> [Records to process]:
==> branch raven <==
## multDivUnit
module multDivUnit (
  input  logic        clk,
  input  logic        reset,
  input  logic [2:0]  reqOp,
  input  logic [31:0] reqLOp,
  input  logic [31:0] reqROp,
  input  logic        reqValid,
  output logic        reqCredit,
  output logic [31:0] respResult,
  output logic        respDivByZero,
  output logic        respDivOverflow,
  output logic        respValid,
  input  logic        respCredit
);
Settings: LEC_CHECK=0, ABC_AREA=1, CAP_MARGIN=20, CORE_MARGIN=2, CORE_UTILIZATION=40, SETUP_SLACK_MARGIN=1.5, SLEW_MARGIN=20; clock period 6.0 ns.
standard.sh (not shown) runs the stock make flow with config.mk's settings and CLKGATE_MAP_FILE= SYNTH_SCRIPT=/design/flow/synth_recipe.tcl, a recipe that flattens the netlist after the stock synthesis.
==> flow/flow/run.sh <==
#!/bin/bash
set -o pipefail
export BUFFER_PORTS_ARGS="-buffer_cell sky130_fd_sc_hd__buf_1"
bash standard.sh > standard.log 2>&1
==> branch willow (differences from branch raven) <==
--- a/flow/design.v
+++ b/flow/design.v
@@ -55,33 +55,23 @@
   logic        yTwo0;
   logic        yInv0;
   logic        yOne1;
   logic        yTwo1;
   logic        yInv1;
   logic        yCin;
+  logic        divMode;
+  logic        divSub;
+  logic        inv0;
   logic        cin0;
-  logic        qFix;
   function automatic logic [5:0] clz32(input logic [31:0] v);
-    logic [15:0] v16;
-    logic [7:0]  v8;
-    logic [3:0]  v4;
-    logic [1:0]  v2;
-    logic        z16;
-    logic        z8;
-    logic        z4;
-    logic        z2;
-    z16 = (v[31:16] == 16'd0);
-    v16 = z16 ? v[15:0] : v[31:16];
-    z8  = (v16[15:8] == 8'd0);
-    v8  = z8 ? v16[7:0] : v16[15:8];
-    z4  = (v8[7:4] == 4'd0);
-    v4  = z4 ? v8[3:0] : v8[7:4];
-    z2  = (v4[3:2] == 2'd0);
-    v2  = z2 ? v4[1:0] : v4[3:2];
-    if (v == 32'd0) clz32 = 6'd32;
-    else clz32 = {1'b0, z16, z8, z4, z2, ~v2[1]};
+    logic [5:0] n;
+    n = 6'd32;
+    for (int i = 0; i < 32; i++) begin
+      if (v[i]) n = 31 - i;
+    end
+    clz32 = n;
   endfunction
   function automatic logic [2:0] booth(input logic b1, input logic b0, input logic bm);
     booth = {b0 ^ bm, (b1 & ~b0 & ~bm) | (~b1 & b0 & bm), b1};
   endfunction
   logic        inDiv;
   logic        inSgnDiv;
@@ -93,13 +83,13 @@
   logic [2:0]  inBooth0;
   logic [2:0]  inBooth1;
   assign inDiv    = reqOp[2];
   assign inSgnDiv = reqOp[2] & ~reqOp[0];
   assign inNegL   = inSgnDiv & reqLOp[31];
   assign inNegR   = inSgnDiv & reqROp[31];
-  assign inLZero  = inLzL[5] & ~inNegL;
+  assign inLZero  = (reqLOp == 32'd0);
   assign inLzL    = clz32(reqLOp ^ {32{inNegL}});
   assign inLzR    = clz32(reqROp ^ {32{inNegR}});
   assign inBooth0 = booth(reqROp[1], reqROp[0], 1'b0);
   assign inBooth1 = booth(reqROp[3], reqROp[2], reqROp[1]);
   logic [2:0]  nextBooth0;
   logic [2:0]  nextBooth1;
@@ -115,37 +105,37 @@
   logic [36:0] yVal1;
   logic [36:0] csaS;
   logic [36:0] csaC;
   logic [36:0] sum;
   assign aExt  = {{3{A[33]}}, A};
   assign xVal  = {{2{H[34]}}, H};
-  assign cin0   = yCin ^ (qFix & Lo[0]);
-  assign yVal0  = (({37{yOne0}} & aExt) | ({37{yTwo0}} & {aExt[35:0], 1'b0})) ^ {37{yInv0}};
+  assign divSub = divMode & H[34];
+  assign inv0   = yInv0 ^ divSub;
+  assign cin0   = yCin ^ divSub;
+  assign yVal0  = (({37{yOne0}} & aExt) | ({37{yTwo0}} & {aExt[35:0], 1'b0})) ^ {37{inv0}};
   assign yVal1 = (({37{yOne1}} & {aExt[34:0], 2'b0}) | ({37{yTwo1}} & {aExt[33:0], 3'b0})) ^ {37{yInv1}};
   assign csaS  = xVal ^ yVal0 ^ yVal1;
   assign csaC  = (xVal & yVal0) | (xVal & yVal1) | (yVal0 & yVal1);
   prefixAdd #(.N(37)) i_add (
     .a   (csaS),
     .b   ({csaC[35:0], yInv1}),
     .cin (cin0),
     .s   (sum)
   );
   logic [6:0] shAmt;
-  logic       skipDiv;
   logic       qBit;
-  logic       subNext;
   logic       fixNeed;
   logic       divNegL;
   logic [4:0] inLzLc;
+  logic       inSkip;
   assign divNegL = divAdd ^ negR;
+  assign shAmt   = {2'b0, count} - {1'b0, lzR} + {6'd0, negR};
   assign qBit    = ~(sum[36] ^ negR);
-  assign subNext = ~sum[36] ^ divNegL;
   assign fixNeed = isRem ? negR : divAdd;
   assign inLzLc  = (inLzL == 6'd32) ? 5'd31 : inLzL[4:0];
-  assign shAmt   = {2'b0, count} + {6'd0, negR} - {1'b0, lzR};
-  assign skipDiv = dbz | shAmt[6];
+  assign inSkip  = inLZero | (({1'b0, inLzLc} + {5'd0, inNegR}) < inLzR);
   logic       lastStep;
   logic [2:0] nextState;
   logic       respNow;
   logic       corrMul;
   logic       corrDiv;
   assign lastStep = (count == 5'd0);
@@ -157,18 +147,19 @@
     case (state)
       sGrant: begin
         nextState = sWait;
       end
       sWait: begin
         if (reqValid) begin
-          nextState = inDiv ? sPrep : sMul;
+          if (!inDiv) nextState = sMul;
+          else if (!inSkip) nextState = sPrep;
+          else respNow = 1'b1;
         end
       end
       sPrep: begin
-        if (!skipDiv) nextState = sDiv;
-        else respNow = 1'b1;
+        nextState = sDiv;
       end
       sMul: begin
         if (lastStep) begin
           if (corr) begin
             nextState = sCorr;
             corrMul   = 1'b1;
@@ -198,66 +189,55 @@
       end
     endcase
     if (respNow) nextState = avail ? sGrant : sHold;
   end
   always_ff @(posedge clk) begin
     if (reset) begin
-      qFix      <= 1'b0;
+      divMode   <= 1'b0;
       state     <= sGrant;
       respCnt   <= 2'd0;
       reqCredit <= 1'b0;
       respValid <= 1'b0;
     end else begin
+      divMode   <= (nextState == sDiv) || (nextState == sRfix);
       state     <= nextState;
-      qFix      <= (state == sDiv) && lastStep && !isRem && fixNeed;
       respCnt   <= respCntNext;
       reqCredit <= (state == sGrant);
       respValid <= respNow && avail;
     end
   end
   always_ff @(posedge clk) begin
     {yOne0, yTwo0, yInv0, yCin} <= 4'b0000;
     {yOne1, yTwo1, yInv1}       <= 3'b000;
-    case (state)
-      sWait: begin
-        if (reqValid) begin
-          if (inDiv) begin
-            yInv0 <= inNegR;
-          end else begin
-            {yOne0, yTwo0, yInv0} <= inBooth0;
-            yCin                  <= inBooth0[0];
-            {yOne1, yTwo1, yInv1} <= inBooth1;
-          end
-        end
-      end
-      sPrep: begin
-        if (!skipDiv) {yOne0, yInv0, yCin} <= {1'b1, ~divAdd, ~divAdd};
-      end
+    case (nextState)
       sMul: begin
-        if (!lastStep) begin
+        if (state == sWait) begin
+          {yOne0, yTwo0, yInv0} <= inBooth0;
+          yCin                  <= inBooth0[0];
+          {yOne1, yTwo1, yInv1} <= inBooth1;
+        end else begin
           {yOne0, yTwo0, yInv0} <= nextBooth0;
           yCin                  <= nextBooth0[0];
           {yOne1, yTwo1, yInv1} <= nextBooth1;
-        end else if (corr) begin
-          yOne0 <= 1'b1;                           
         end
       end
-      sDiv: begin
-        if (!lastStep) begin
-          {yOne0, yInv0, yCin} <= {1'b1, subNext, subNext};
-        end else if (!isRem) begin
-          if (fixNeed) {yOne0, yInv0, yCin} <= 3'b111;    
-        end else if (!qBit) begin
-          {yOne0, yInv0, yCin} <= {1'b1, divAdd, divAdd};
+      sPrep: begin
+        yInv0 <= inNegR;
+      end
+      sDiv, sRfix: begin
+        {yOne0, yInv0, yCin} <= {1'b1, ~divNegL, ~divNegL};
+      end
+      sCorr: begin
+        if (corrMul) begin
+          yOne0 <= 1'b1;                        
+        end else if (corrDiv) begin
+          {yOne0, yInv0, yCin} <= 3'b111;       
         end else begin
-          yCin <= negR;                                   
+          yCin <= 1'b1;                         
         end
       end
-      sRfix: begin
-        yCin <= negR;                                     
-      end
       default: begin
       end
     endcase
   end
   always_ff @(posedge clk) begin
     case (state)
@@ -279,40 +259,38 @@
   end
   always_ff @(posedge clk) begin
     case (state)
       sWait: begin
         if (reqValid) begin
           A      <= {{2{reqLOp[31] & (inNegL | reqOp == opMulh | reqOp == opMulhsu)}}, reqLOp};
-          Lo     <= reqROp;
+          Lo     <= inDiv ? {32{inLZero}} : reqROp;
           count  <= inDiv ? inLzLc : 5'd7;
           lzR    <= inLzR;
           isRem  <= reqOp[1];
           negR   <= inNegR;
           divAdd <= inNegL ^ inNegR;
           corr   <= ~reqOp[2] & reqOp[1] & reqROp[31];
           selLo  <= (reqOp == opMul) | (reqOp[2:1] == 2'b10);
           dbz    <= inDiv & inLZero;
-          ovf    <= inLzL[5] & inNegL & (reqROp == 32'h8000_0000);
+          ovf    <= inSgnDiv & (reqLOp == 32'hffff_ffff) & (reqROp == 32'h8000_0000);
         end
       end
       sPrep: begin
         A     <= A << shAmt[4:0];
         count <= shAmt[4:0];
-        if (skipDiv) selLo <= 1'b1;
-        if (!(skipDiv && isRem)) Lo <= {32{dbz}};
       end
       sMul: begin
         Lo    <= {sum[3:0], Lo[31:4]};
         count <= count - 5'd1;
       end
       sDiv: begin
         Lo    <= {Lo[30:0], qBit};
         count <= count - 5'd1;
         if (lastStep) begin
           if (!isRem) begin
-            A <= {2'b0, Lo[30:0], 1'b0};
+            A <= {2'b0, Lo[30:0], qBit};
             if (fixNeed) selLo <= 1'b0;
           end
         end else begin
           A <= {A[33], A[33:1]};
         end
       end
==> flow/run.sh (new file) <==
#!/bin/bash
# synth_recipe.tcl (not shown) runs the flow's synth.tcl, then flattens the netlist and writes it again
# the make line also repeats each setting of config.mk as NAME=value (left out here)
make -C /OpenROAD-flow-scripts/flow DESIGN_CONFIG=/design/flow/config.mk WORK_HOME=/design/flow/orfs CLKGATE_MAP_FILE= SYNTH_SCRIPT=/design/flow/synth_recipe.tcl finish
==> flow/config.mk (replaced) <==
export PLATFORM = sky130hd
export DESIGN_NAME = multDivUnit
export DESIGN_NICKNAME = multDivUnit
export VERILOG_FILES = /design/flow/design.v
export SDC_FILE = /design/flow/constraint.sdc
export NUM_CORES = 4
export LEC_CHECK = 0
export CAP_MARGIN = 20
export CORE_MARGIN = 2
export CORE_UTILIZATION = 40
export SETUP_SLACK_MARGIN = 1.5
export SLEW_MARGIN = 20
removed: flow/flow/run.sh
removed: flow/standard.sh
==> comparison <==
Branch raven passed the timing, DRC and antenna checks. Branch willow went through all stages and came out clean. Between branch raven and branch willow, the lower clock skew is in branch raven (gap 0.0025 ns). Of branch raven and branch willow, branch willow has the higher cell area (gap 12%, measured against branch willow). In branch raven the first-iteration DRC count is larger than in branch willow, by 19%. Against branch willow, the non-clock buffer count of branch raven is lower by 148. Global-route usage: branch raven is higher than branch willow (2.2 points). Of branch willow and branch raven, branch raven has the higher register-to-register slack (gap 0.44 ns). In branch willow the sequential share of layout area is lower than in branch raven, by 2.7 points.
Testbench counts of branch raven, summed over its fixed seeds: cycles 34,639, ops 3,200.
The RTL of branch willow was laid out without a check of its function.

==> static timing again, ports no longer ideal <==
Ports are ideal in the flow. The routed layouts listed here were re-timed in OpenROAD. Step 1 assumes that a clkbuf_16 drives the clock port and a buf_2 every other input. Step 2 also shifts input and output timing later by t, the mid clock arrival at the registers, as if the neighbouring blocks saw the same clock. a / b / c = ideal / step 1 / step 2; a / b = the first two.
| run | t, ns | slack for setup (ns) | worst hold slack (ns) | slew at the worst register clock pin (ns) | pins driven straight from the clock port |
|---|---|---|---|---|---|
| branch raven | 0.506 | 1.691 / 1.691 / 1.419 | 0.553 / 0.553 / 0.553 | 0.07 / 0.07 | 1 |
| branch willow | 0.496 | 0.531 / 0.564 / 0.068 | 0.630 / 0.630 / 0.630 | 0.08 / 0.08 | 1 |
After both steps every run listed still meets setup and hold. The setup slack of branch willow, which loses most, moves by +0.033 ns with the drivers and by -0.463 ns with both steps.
From an optimization exercise on the open Yosys and OpenROAD flow, aimed at small area and a short achievable clock period; shortcuts taken in it are not production practice. RTL that was checked went through simulation tests only; none was proved equivalent to the original. Only the layout flow was run in runs 5 to 7; the RTL was not checked for function there. Power and IR drop assume default switching activity.

<file path="flow/config.mk">
export PLATFORM = sky130hd
export DESIGN_NAME = ex_top
export DESIGN_NICKNAME = ex_top
export VERILOG_FILES = /design/flow/design.v
export SDC_FILE = /design/flow/constraint.sdc
export NUM_CORES = 4
export LEC_CHECK = 0
export CAP_MARGIN = 20
export CORE_MARGIN = 2
export CORE_UTILIZATION = 40
export SETUP_SLACK_MARGIN = 0.2
export SLEW_MARGIN = 20
</file>
<file path="flow/constraint.sdc">
create_clock -name core_clock -period 6.5 [get_ports {clk}]
set_input_delay 1.3000 -clock core_clock [delete_from_list [all_inputs] [get_ports {clk}]]
set_output_delay 1.3000 -clock core_clock [all_outputs]
set_load 0.01 [all_outputs]
</file>
<file path="flow/design.v">
package ex_bus_pkg;
    localparam int XLEN = 32;
    localparam int ADDR_W = 32;
    localparam int REG_ADDR_W = 5;
    localparam int BYTES_PER_WORD = XLEN / 8;
    typedef logic [XLEN-1:0] word_t;
    typedef logic [ADDR_W-1:0] addr_t;
    typedef logic [REG_ADDR_W-1:0] reg_addr_t;
    typedef logic [BYTES_PER_WORD-1:0] byte_sel_t;
    localparam int SHAMT_W = 5;
    localparam addr_t INST_STEP = 32'd4;
endpackage
package rv_isa_pkg;
    typedef logic [6:0] opcode_t;
    typedef logic [2:0] funct3_t;
    typedef logic [6:0] funct7_t;
    localparam int OPCODE_LSB = 0;
    localparam int OPCODE_W = 7;
    localparam int FUNCT3_LSB = 12;
    localparam int FUNCT3_W = 3;
    localparam int FUNCT7_LSB = 25;
    localparam int FUNCT7_W = 7;
    localparam int ALT_BIT = 30;
    localparam opcode_t OP_R = 7'b0110011;
    localparam opcode_t OP_I = 7'b0010011;
    localparam opcode_t OP_S = 7'b0100011;
    localparam opcode_t OP_L = 7'b0000011;
    localparam opcode_t OP_B = 7'b1100011;
    localparam opcode_t OP_LUI = 7'b0110111;
    localparam opcode_t OP_AUIPC = 7'b0010111;
    localparam opcode_t OP_JAL = 7'b1101111;
    localparam opcode_t OP_JALR = 7'b1100111;
    localparam funct7_t FUNCT7_ZERO = 7'b0000000;
    localparam funct7_t FUNCT7_ALT = 7'b0100000;
    localparam funct3_t FUNCT3_ADD_SUB = 3'b000;
    localparam funct3_t FUNCT3_SLL = 3'b001;
    localparam funct3_t FUNCT3_SLT = 3'b010;
    localparam funct3_t FUNCT3_SLTU = 3'b011;
    localparam funct3_t FUNCT3_XOR = 3'b100;
    localparam funct3_t FUNCT3_SRL_SRA = 3'b101;
    localparam funct3_t FUNCT3_OR = 3'b110;
    localparam funct3_t FUNCT3_AND = 3'b111;
    localparam funct3_t FUNCT3_BEQ = 3'b000;
    localparam funct3_t FUNCT3_BNE = 3'b001;
    localparam funct3_t FUNCT3_BLT = 3'b100;
    localparam funct3_t FUNCT3_BGE = 3'b101;
    localparam funct3_t FUNCT3_BLTU = 3'b110;
    localparam funct3_t FUNCT3_BGEU = 3'b111;
    localparam funct3_t FUNCT3_SB = 3'b000;
    localparam funct3_t FUNCT3_SH = 3'b001;
    localparam funct3_t FUNCT3_SW = 3'b010;
    localparam funct3_t FUNCT3_LB = 3'b000;
    localparam funct3_t FUNCT3_LH = 3'b001;
    localparam funct3_t FUNCT3_LW = 3'b010;
    localparam funct3_t FUNCT3_LBU = 3'b100;
    localparam funct3_t FUNCT3_LHU = 3'b101;
    typedef enum logic [3:0] {
        ALU,
        LUI,
        AUIPC,
        LOAD,
        STORE,
        BRANCH,
        JAL,
        JALR,
        NONE
    } op_class_t;
endpackage
module ex_top (
    input logic clk,
    input logic arst_n,
    input logic [31:0] pc,
    input logic [31:0] inst,
    input logic [31:0] reg1,
    input logic [31:0] reg2,
    input logic [31:0] imm,
    input logic [4:0] id_rd_addr,
    input logic id_rd_we,
    input logic [31:0] ram_rdata,
    output logic ram_req,
    output logic ram_we,
    output logic [3:0] ram_sel,
    output logic [31:0] ram_addr,
    output logic [31:0] ram_wdata,
    output logic [4:0] rd_addr,
    output logic [31:0] rd_wdata,
    output logic rd_we,
    output logic jump_flag,
    output logic [31:0] jump_addr
);
    logic [6:0] opc;
    logic [2:0] f3;
    logic alt;
    assign opc = inst[6:0];
    assign f3 = inst[14:12];
    assign alt = inst[30];
    logic is_r, r_ok, is_i, is_lui, is_auipc, is_ld, is_st, is_br, is_jal, is_jalr;
    logic valid;
    assign is_r = (opc == 7'b0110011);
    assign r_ok = is_r && (inst[29:25] == 5'b00000) && !inst[31];
    assign is_i = (opc == 7'b0010011);
    assign is_lui = (opc == 7'b0110111);
    assign is_auipc = (opc == 7'b0010111);
    assign is_ld = (opc == 7'b0000011);
    assign is_st = (opc == 7'b0100011);
    assign is_br = (opc == 7'b1100011);
    assign is_jal = (opc == 7'b1101111);
    assign is_jalr = (opc == 7'b1100111);
    assign valid = r_ok | is_i | is_lui | is_auipc | is_ld | is_st | is_br | is_jal | is_jalr;
    logic sel_r1, sel_pc;
    logic [31:0] base, xsum;
    assign sel_r1 = !inst[4] && !inst[3] && (!inst[6] || inst[2]);
    assign sel_pc = (inst[4] && !inst[5]) || (inst[6] && !inst[2]) || inst[3];
    assign base = ({32{sel_r1}} & reg1) | ({32{sel_pc}} & pc);
    assign xsum = base + imm;
    logic [31:0] b, bx, ysum;
    logic sub, cout, lt_u, lt_s, eq;
    logic [33:0] yfull;
    assign b = inst[5] ? reg2 : imm;
    assign sub = (|f3) | (inst[5] & (inst[30] | inst[6]));
    assign bx = b ^ {32{sub}};
    assign yfull = {1'b0, reg1, 1'b1} + {1'b0, bx, sub};
    assign ysum = yfull[32:1];
    assign cout = yfull[33];
    assign lt_u = !cout;
    assign lt_s = lt_u ^ reg1[31] ^ b[31];
    assign eq = (ysum == 32'd0);
    logic [31:0] r1_rev, s0, s1, s2, s3, s4, s5, sr, sl;
    logic fill;
    logic [4:0] sh;
    always_comb begin
        for (int i = 0; i < 32; i++) r1_rev[i] = reg1[31-i];
    end
    assign sh = b[4:0];
    assign fill = f3[2] & alt & reg1[31];
    assign s0 = f3[2] ? reg1 : r1_rev;
    assign s1 = sh[0] ? {{1{fill}}, s0[31:1]} : s0;
    assign s2 = sh[1] ? {{2{fill}}, s1[31:2]} : s1;
    assign s3 = sh[2] ? {{4{fill}}, s2[31:4]} : s2;
    assign s4 = sh[3] ? {{8{fill}}, s3[31:8]} : s3;
    assign s5 = sh[4] ? {{16{fill}}, s4[31:16]} : s4;
    assign sr = s5;
    always_comb begin
        for (int i = 0; i < 32; i++) sl[i] = sr[31-i];
    end
    logic [31:0] alu;
    always_comb begin
        case (f3)
            3'b000: alu = ysum;
            3'b001: alu = sl;
            3'b010: alu = {31'd0, lt_s};
            3'b011: alu = {31'd0, lt_u};
            3'b100: alu = reg1 ^ b;
            3'b101: alu = sr;
            3'b110: alu = reg1 | b;
            default: alu = reg1 & b;
        endcase
    end
    logic [1:0] a;
    logic [7:0] rbyte;
    logic [15:0] rhalf;
    logic [31:0] ld;
    assign a = xsum[1:0];
    assign rbyte = ram_rdata[a*8 +: 8];
    assign rhalf = a[1] ? ram_rdata[31:16] : ram_rdata[15:0];
    always_comb begin
        case (f3)
            3'b000: ld = {{24{rbyte[7]}}, rbyte};
            3'b100: ld = {24'd0, rbyte};
            3'b001: ld = a[0] ? 32'd0 : {{16{rhalf[15]}}, rhalf};
            3'b101: ld = a[0] ? 32'd0 : {16'd0, rhalf};
            3'b010: ld = ram_rdata;
            default: ld = 32'd0;
        endcase
    end
    logic cond, take;
    logic [31:0] link;
    assign cond = f3[2] ? ((f3[1] ? lt_u : lt_s) ^ f3[0]) : (!f3[1] & (eq ^ f3[0]));
    assign take = (is_br & cond) | is_jal | is_jalr;
    assign link = {pc[31:2] + 30'd1, pc[1:0]};
    logic use_alu, use_x, use_ld, use_link;
    logic [31:0] result;
    assign use_alu = inst[4] & !inst[2];
    assign use_x = inst[4] & inst[2];
    assign use_ld = !inst[4] & !inst[6] & !inst[5];
    assign use_link = inst[6] & inst[2];
    assign result = ({32{use_alu}} & alu) | ({32{use_x}} & xsum)
                  | ({32{use_ld}} & ld) | ({32{use_link}} & link);
    logic st_ok, ld_ok, sb, sh_, sw;
    assign st_ok = is_st & !f3[2] & !(f3[1] & f3[0]);
    assign ld_ok = is_ld & !(f3[1] & (f3[0] | f3[2]));
    assign ram_req = st_ok | ld_ok;
    assign ram_we = st_ok;
    assign ram_addr = xsum;
    assign sb = !f3[1] & !f3[0];
    assign sh_ = f3[0];
    assign sw = f3[1];
    assign ram_sel[0] = sw | (!a[1] & !a[0]);
    assign ram_sel[1] = sw | (sb & !a[1] & a[0]) | (sh_ & !a[1] & !a[0]);
    assign ram_sel[2] = sw | (a[1] & !a[0]);
    assign ram_sel[3] = sw | (sb & a[1] & a[0]) | (sh_ & a[1] & !a[0]);
    assign ram_wdata[7:0] = reg2[7:0];
    assign ram_wdata[15:8] = sb ? reg2[7:0] : reg2[15:8];
    assign ram_wdata[23:16] = sw ? reg2[23:16] : reg2[7:0];
    assign ram_wdata[31:24] = sw ? reg2[31:24] : (sh_ ? reg2[15:8] : reg2[7:0]);
    always_ff @(posedge clk or negedge arst_n) begin
        if (!arst_n) begin
            rd_we <= 1'b0;
            jump_flag <= 1'b0;
        end else begin
            rd_we <= id_rd_we && valid;
            jump_flag <= take;
        end
    end
    always_ff @(posedge clk) begin
        rd_addr <= id_rd_addr;
        rd_wdata <= result;
        jump_addr <= {xsum[31:1], xsum[0] & !(inst[2] & !inst[3])};
    end
endmodule
</file>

> [What is expected]:
What lines in the listing above contain the word "respNow"? Show each one.

> [Response]:
   logic       respNow;
+          else respNow = 1'b1;
-        else respNow = 1'b1;
     if (respNow) nextState = avail ? sGrant : sHold;
       respValid <= respNow && avail;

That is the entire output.